米国におけるアルツハイマー患者は現在約530万人

2025年までには40%増の700万人にまで増加すると予測されています。

そんな中、米国の研究チームが、ブルーベリーは潜在的に心臓病やガンのリスクを下げ、またアルツハイマーにも効果的であるという研究結果が発表されました。

米シンシナティ大学による1つ目の研究では、軽度認知障害がある68歳以上の47人の参加者を対象におこなわれました。

研究ではフリーズドライのブルーベリー・パウダーが配布され、参加者にはカップ1杯のベリーを1日1度摂取してもらい、それを16週間続けてもらったということです。
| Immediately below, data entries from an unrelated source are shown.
## design/flow/design.v

```verilog
module ADD_SUB_pre (A,B,SEL,OUT);
input [17:0] A,B;
input SEL ;
output reg [17:0] OUT;
always@(*)begin
    if(SEL==0)
OUT=A+B;
    else 
OUT=A-B;
end
endmodule
module ADD_SUB_post (A,B,CIN,SEL,OUT,CARRY_OUT);
input [47:0] A,B;
input SEL ,CIN;
output reg [47:0] OUT;
output reg CARRY_OUT;
always@(*) begin
    if(SEL==0)
{CARRY_OUT,OUT}=A+B+CIN;
    else 
{CARRY_OUT,OUT}=A-(B+CIN);
end
endmodule
module LOGIC_INPUT(D,clk,CE,Q,rst);
parameter WIDTH=1;
parameter DREG=1;
parameter RSTTYPE="SYNC";
input [WIDTH-1:0] D; 
input clk,rst,CE;
output reg [WIDTH-1:0] Q;
generate
	if(DREG) begin
			if(RSTTYPE == "SYNC") begin
				always @(posedge clk) begin
					if(CE) begin
						if (rst) begin
							Q <= 0;
						end
						else begin
							Q <= D;
						end
					end
				end
			end
			else if (RSTTYPE == "ASYNC") begin
				always @(posedge clk or posedge rst) begin
					if (rst) begin
						Q <= 0;
					end
					else if(CE) begin
						Q <= D;
					end
				end
			end
	end
	else begin
		always @(*) begin
			Q = D;
		end
	end
endgenerate
endmodule
module MUX_B (in0,in1,out);
parameter B_INPUT="DIRECT";
input [17:0]in0,in1;
output [17:0]out;
case(B_INPUT)
"DIRECT" : assign out=in0;
"CASCADE": assign out=in1;
default  : assign out=18'b0;
endcase
endmodule
module MUX_C (in0,in1,out);
parameter CARRYINSEL="OPMODE5";
input in0,in1;
output out;
case(CARRYINSEL)
"OPMODE5": assign out=in0;
"CARRYIN": assign out=in1;
default  : assign out=1'b0;
endcase
endmodule
module TOP_MODULE(A,B,C,D,clk,CARRYIN,OPMODE,BCIN,RSTA,RSTB,RSTM,RSTP,RSTC,RSTD,RSTCARRYIN,RSTOPMODE,
                  CEA,CEB,CEM,CEP,CEC,CED,CECARRYIN,CEOPMODE, PCIN, BCOUT,PCOUT,P,M,CARRYOUT,CARRYOUTF);
parameter A0REG=0,
          A1REG=1,
          B0REG=0,
          B1REG=1,
          CREG=1,
          DREG=1,
          MREG=1,
          PREG=1,
          CARRYINREG=1,
          CARRYOUTREG=1,
          OPMODEREG=1,
          CARRYINSEL="OPMODE5",
          B_INPUT="DIRECT",
          RSTTYPE="SYNC";
input [17:0] A,B,D,BCIN;
input [47:0] C,PCIN;
input [7:0] OPMODE;
input clk,CARRYIN,RSTA,RSTB,RSTM,RSTP,RSTC,RSTD,RSTCARRYIN,
      RSTOPMODE,CEA,CEB,CEM,CEP,CEC,CED,CECARRYIN,CEOPMODE;
output [17:0]BCOUT; 
output [47:0] PCOUT,P;
output [35:0] M;
output CARRYOUT,CARRYOUTF;
wire [17:0] IN1,A1,A2,A3,B1,C1,D1,D2;
wire [47:0] G1,G2,H1,O2,CONC,EXTIN,A4;
wire [7:0]OpBUF;
wire [35:0] E1,F1;
wire IN2,A5,H2,O1,CIN;
assign CIN=A5;
MUX_B #(.B_INPUT(B_INPUT))
       M0 (B,BCIN,IN1);
LOGIC_INPUT #(.WIDTH('d18),.DREG(DREG),.RSTTYPE(RSTTYPE)) 
            M1 (D,clk,CED,A1,RSTD);
LOGIC_INPUT #(.WIDTH('d18),.DREG(B0REG),.RSTTYPE(RSTTYPE)) 
            M2 (IN1,clk,CEB,A2,RSTB);
LOGIC_INPUT #(.WIDTH('d18),.DREG(A0REG),.RSTTYPE(RSTTYPE)) 
            M3 (A,clk,CEA,A3,RSTA);  
LOGIC_INPUT #(.WIDTH('d48),.DREG(CREG),.RSTTYPE(RSTTYPE)) 
            M4 (C,clk,CEC,A4,RSTC);     
LOGIC_INPUT #(.WIDTH('d8),.DREG(OPMODEREG),.RSTTYPE(RSTTYPE))
            M5 (OPMODE,clk,CEOPMODE,OpBUF,RSTOPMODE);
ADD_SUB_pre M12 (A1,A2,OpBUF[6],B1);
MUX #(.INPUT_SIZE('d2),.SEL_SIZE('d1),.IO_WIDTH('d18))
            M13 (A2,B1,18'b0,18'b0,OpBUF[4],C1); 
LOGIC_INPUT #(.WIDTH('d18),.DREG(B1REG),.RSTTYPE(RSTTYPE)) 
            M6 (C1,clk,CEB,D1,RSTB);
LOGIC_INPUT #(.WIDTH('d18),.DREG(A1REG),.RSTTYPE(RSTTYPE)) 
            M7 (A3,clk,CEA,D2,RSTA);
assign E1= D1*D2;     
LOGIC_INPUT #(.WIDTH('d36),.DREG(MREG),.RSTTYPE(RSTTYPE)) 
            M8 (E1,clk,CEM,F1,RSTM);
assign EXTIN={12'b0,F1};
LOGIC_INPUT #(.WIDTH('d1),.DREG(CARRYINREG),.RSTTYPE(RSTTYPE)) 
            M11 (IN2,clk,CECARRYIN,A5,RSTCARRYIN);           
MUX_C #(.CARRYINSEL(CARRYINSEL)) 
            M10 (OpBUF[5],CARRYIN,IN2);
MUX #(.INPUT_SIZE('d4),.SEL_SIZE('d2),.IO_WIDTH('d48))
            M16 (48'b0,EXTIN,O2,CONC,OpBUF[1:0],G1);                      
assign CONC={D[11:0],D2,D1};
MUX #(.INPUT_SIZE('d4),.SEL_SIZE('d2),.IO_WIDTH('d48))
            M17 (48'b0,PCIN,O2,A4,OpBUF[3:2],G2);
ADD_SUB_post M15 (G2,G1,CIN,OpBUF[7],H1,H2);      
LOGIC_INPUT #(.WIDTH('d1),.DREG(CARRYOUTREG),.RSTTYPE(RSTTYPE))
            M18 (H2,clk,CECARRYIN,O1,RSTCARRYIN);
LOGIC_INPUT #(.WIDTH('d48),.DREG(PREG),.RSTTYPE(RSTTYPE))
            M19 (H1,clk,CEP,O2,RSTP);        
assign BCOUT=D1;
assign M=F1;
assign CARRYOUT=O1;
assign CARRYOUTF=O1;
assign PCOUT=O2;
assign P=O2; 
endmodule
module MUX (in0,in1,in2,in3,sel,out);
parameter INPUT_SIZE=4,
          SEL_SIZE=2,
          IO_WIDTH=48;
input      [IO_WIDTH-1:0] in0,in1,in2,in3;
input      [SEL_SIZE-1:0] sel;
output reg [IO_WIDTH-1:0] out;   
generate 
if(INPUT_SIZE==4 && SEL_SIZE==2 && IO_WIDTH==48)
always@(*)begin
case (sel)
    2'b00 :  out = in0;
    2'b01 :  out = in1;
    2'b10 :  out = in2;
    2'b11 :  out = in3;
endcase
end 
else if (INPUT_SIZE==2 && SEL_SIZE==1 && IO_WIDTH==18)
always@(*)begin
case (sel)
    1'b0 :  out = in0;
    1'b1 :  out = in1;
    default : out=in0;
endcase
end
else if (INPUT_SIZE==2 && SEL_SIZE==1 && IO_WIDTH==1)
always@(*)begin
case (sel)
    1'b0 :  out = in0;
    1'b1 :  out = in1;
    default : out=in0;
endcase
end
endgenerate    
endmodule
```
その結果、「記憶の改善」と「言語・理解のアクセス改善」が見られたとのこと。

またMRIスキャンをおこなうと脳の働きが活発になったこともわかりました。

同大学のKrikorian氏によると、このブルーベリーの有効的な効果は、ポリフェノールの一種のフラボノイドが抗酸化物質であるアントシアンを呼び起こすことにあると見ています。

このアントシアンは動物の認知の改善にも作用している物質でもあります。

2つ目の研究では、計測可能な認知力低下はないが、記憶喪失の経験が報告された62歳~80歳までの94人を対象としておこないました。
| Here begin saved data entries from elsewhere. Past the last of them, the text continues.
File: flow/run.sh
#!/bin/bash
# OpenROAD 26Q1-2900-gdf79404cd8, Yosys 0.63+post, stock flow scripts
make -C /OpenROAD-flow-scripts/flow DESIGN_CONFIG=/design/flow/config.mk WORK_HOME=/design/flow/orfs finish
File: flow/config.mk
export PLATFORM = sky130hd
export DESIGN_NAME = vending_machine
export DESIGN_NICKNAME = vending_machine
export VERILOG_FILES = /design/flow/design.v
export SDC_FILE = /design/flow/constraint.sdc
export NUM_CORES = 4
export LEC_CHECK = 1
export CORE_AREA = 10 10 70 70
export DIE_AREA = 0 0 80 80
File: flow/constraint.sdc
current_design vending_machine

set clk_period 1.6
set clk_io_pct 0.2

create_clock -name clk0 -period $clk_period [get_ports {clk}]

set non_clock_inputs [all_inputs -no_clocks]
set_input_delay [expr $clk_period * $clk_io_pct] -clock clk0 $non_clock_inputs
set_output_delay [expr $clk_period * $clk_io_pct] -clock clk0 [all_outputs]
File: flow/design.v
module vending_machine (
    input clk,                
    input reset,               
    input [3:0] product_select,  
    input [3:0] coin_insert,     
    input item_dispensed,       
    output reg [7:0] lcd_display,     
    output reg [3:0] motor_control,
    output reg [3:0] status_led    
);
    localparam IDLE = 3'b000;
    localparam PRODUCT_SELECTED = 3'b001;
    localparam WAITING_FOR_PAYMENT = 3'b010;
    localparam DISPENSING = 3'b011;
    localparam ERROR_STATE = 3'b100;
    reg [2:0] current_state;
    reg [2:0] next_state;
    reg [7:0] product_price [0:3];
    initial begin
        product_price[0] = 8'd50;    
        product_price[1] = 8'd75;    
        product_price[2] = 8'd100;   
        product_price[3] = 8'd150;   
    end
    reg [7:0] coin_value [0:3];
    initial begin
        coin_value[0] = 8'd10;     
        coin_value[1] = 8'd20;     
        coin_value[2] = 8'd50;     
        coin_value[3] = 8'd100;    
    end
    reg [7:0] collected_coin;
    reg [3:0] selected_product;
    reg out_of_stock [0:3];  
    always @(posedge clk or posedge reset) begin
        if (reset) begin
            current_state <= IDLE;
            collected_coin <= 8'd0;
            selected_product <= 4'd0;
        end else begin
            current_state <= next_state;
        end
    end
    always @* begin
        case (current_state)
            IDLE:
                if (product_select != 4'd0) begin
                    selected_product <= product_select;
                    next_state = PRODUCT_SELECTED;
                end else begin
                    next_state = IDLE;
                end
            PRODUCT_SELECTED:
                if (out_of_stock[selected_product]) begin
                    next_state = ERROR_STATE;
                end else begin
                    next_state = WAITING_FOR_PAYMENT;
                end
            WAITING_FOR_PAYMENT:
                if (coin_insert != 4'd0) begin
                    collected_coin = collected_coin + coin_value[coin_insert];
                    if (collected_coin >= product_price[selected_product]) begin
                        next_state = DISPENSING;
                    end else begin
                        next_state = WAITING_FOR_PAYMENT;
                    end
                end else begin
                    next_state = WAITING_FOR_PAYMENT;
                end
            DISPENSING:
                if (item_dispensed) begin
                    collected_coin <= 8'd0;
                    next_state = IDLE;
                end else begin
                    next_state = DISPENSING;
                end
            ERROR_STATE:
                if (reset) begin
                    next_state = IDLE;
                end else begin
                    next_state = ERROR_STATE;
                end
            default:
                next_state = IDLE;
        endcase
    end
    always @* begin
        case (current_state)
            IDLE:
                begin
                    lcd_display = 8'b00000001;   
                    motor_control = 4'b0000;     
                    status_led = 4'b0000;       
                end
            PRODUCT_SELECTED:
                begin
                    lcd_display = 8'b00000010;  
                    motor_control = 4'b0000;     
                    status_led = 4'b0001;       
                end
            WAITING_FOR_PAYMENT:
                begin
                    lcd_display = 8'b00000100; 
                    motor_control = 4'b0000;     
                    status_led = 4'b0010;      
                end
            DISPENSING:
                begin
                    lcd_display = 8'b00001000;   
                    motor_control = 4'b0001 << selected_product;   
                    status_led = 4'b0100;       
                end
            ERROR_STATE:
                begin
                    lcd_display = 8'b00010000;   
                    motor_control = 4'b0000;    
                    status_led = 4'b1000;       
                end
            default:
                begin
                    lcd_display = 8'b00000000;   
                    motor_control = 4'b0000;    
                    status_led = 4'b0000;        
                end
        endcase
    end
endmodule
==> reports/metrics.yaml <==
outcome:
  status: "complete, no violations"
clocking:
  htreeDepth: 1
  clk_path_buf_depth: 2
  worstSkewPairLatency_ns: 0.24
  root_buffer: "clkbuf_4"
  hold_buffers: 0
  post_cts_buffers: 0
  clock_sinks: 5
  numCtsBuffers: 3
  clk_pin_slew_ns: 0.05
  cts_tree: "done"
power:
  power.density_nw_per_um2: 631
  finalPower_mw: 0.301
  p_leak_nw: 0.213
  ir_drop_v: 0.000162
layout:
  syn_to_final_growth_pct: 65.4
  drive_gt1_share_pct: 11.9
  largest_registers: "current_state (5)"
  final_cell_mix: "16 x clkdlybuf4s50_1, 6 x conb_1, 4 x dfrtp_1, 3 x nor2b_1, 3 x clkbuf_4"
  nFillCells: 396
  largest_reg_flops: 5
  max_flop_register: "current_state"
  lay_top_count: "clkdlybuf4s50_1"
die:
  die-area_sq_um: 6400
  dieHeight_um: 80
  pin_count: 27
  die_w_um: 80
  coreArea_sq_um: 3420
  num_rows: 21
  core_util_floorplan_pct: 8.46
worst_setup_path:
  crit_fanout: 5
  max_stage_delay_ns: 0.51
  cp_slowest_cell: "clkdlybuf4s50_1"
  r2r-start: "current_state[4]"
  reg2reg_to: "current_state[0]"
  reg2reg_slack_ns: 0.74
  crit_family: "buffers and inverters"
  cp_num_buf_inv: 1
  start_kind: "flop"
  reg2regPathDepth: 2
  required_ns: 1.28
  arrival_ns: 1.16
  end_kind: "primary output"
  path_cells: "clkdlybuf4s50_1"
  path_class: "flop to primary output"
yosys:
  ys_area_sq_um: 289
  synth_area_sq_um: 289
  ys_seq_elements: 5
  synth_area_per_cell_sq_um: 9.03
  ys_cells: 32
  synth_seq_share_pct: 43.7
  yosys.area.top_type_share_pct: 34.6
  area_leaders: "dfrtp_1 35%, buf_4 18%, clkbuf_1 12%"
  synth_area_leader_cell: "dfrtp_1"
  yosysWarnings: 33
  syn_inst: 32
  synth.distinct_cells: 12
route:
  wl_um: 753
  route.vias.total: 196
  insertedDiodeCount: 0
  first_iter_violations: 5
  avgRoutedWirePerCell_um: 8.56
  drc: 0
  first_pass_iters: 2
  ant_nets: 0
  viasPerCell: 2.23
sta:
  min_period_ns: 1.48
  clock.fmax_mhz: 674
  rsz0062_at_grt: "false"
  slew_viol_final: 0
  period_used_pct: 92.7
  finalSetupViolations: 0
  finalHoldViolations: 0
  finalSetupTns_ns: 0
  clock_skew_ns: 0.00245
flow_run:
  drv_cap: 0
  warnings: 28
place:
  hpwl_um: 632
  io_buffers: 17
  place.gp.congestion: 0.759
global_routing:
  antenna_found_initial: 0
  grtUsageMet2_pct: 1.61
  track_usage_pct: 2.21
  grt_start_max_net_pins: 6
  grt_use_met1_pct: 3.08
  grt_pass1_vias: 226
  busiest_layer: "met1"
  use_met3_pct: 2.95
  overflow: 0
  grt_pass1_wl_mm: 1.09
worst_hold_path:
  min_path_type: "input port to async pin"
## power breakdown
group	switching, mW	internal (mW)	leakage, nW
registers	0.000000000000000345	0.127	0.0662
clock network	0.0537	0.0944	0.0150
logic	0.00975	0.0165	0.132
total	0.0635	0.238	0.213
## layer usage
| layer | up-vias | share of wire (%) |
|---|---|---|
| met4 | 0 | 0 |
| met2 | 23 | 23 |
| met5 | - | 0 |
| li1 | 98 | - |
| met1 | 75 | 47 |
| met3 | 0 | 30 |
## per-stage QoR
step	cells	setup WS, ns	util (%)	area, sq um	hold slack, ns
after floorplan	37	0.716	-	308	0.0978
after global placement	84	0.298	13.2	449	0.509
after detailed placement	84	0.296	13.2	449	0.510
after CTS	88	0.0302	13.9	475	0.329
after global routing	88	0.0447	14.0	478	0.367
final	88	0.117	14.0	478	0.334
## cell type report
| cell class | count | area [sq um] | share of cell area (%) |
|---|---|---|---|
| Sequential cell | 5 | 126 | 26.4 |
| Inverter | 2 | 7.51 | 1.57 |
| Tap cell | 46 | 57.6 | 12.0 |
| Multi-Input combinational cell | 14 | 87.6 | 18.3 |
| Clock buffer | 4 | 26.3 | 5.50 |
| Timing Repair Buffer | 17 | 173 | 36.1 |
## synthesized netlist by cell type
library cell	number
dfstp_2	1
buf_4	7
a22o_1	1
a21o_1	1
conb_1	1
nand2_1	1
nor4_4	1
nor2b_1	3
dfrtp_1	4
inv_1	2
o21ai_0	1
clkbuf_1	9
## logic make-up (layout without fill, tap and decap cells)
| family | after synthesis | after routing | share of synthesized area, % |
|---|---|---|---|
| buffers and inverters | 18 | 23 | 32.5 |
| other | 1 | 6 | 1.30 |
| and+or+nand+nor | 5 | 5 | 15.2 |
| AOI/OAI and AO/OA | 3 | 3 | 7.36 |
| DFF | 5 | 5 | 43.7 |
## timing repair
item                       4_1_cts  5_1_grt
setup endpoints to repair        0        1
gates resized                    0        1
hold endpoints to repair         0        0
## worst max-delay path by stage
| stage | endpoint | start | cells after the start | slack [ns] |
|---|---|---|---|---|
| CTS | lcd_display[0] | current_state[0] | 1 | 0.03 |
| finish | lcd_display[3] | current_state[4] | 1 | 0.12 |
| global route | lcd_display[3] | current_state[4] | 1 | 0.04 |
Power and IR drop assume default switching activity.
参加者はブルーベリーパウダーの他に、フィッシュオイルとプラシーボで検証。

Krikorian氏は、「この結果は1つ目の研究よりも強固なものではありませんが、認知力はブルーベリー・パウダーとフィッシュオイルの摂取で良くなりました。しかし、記憶の改善は少ししかありませんでした」と話しています。

2つ目の研究では期待していたほどの効果が見られませんでしたが、その原因には参加者の症状がそれほど重くなかったことがあげられるようです。

しかし、どちらの結果においても、ブルーベリーは認知障害を患っている患者にとっては有効だということがわかりました。

一方で、軽度の記憶障害や、認知症を発症していない人にとってはこの効果も出づらいということもわかっています。

現在2つ目の研究結果を踏まえ、同研究チームは肥満、高血圧、高コレステロールの人で、アルツハイマーになる可能性がある50歳~65歳までのグループを対象にブルーベリーの研究を進めています。

この研究でブルーベリーの有効性を証明できれば、アルツハイマー発症の予防に貢献することができるとのことです。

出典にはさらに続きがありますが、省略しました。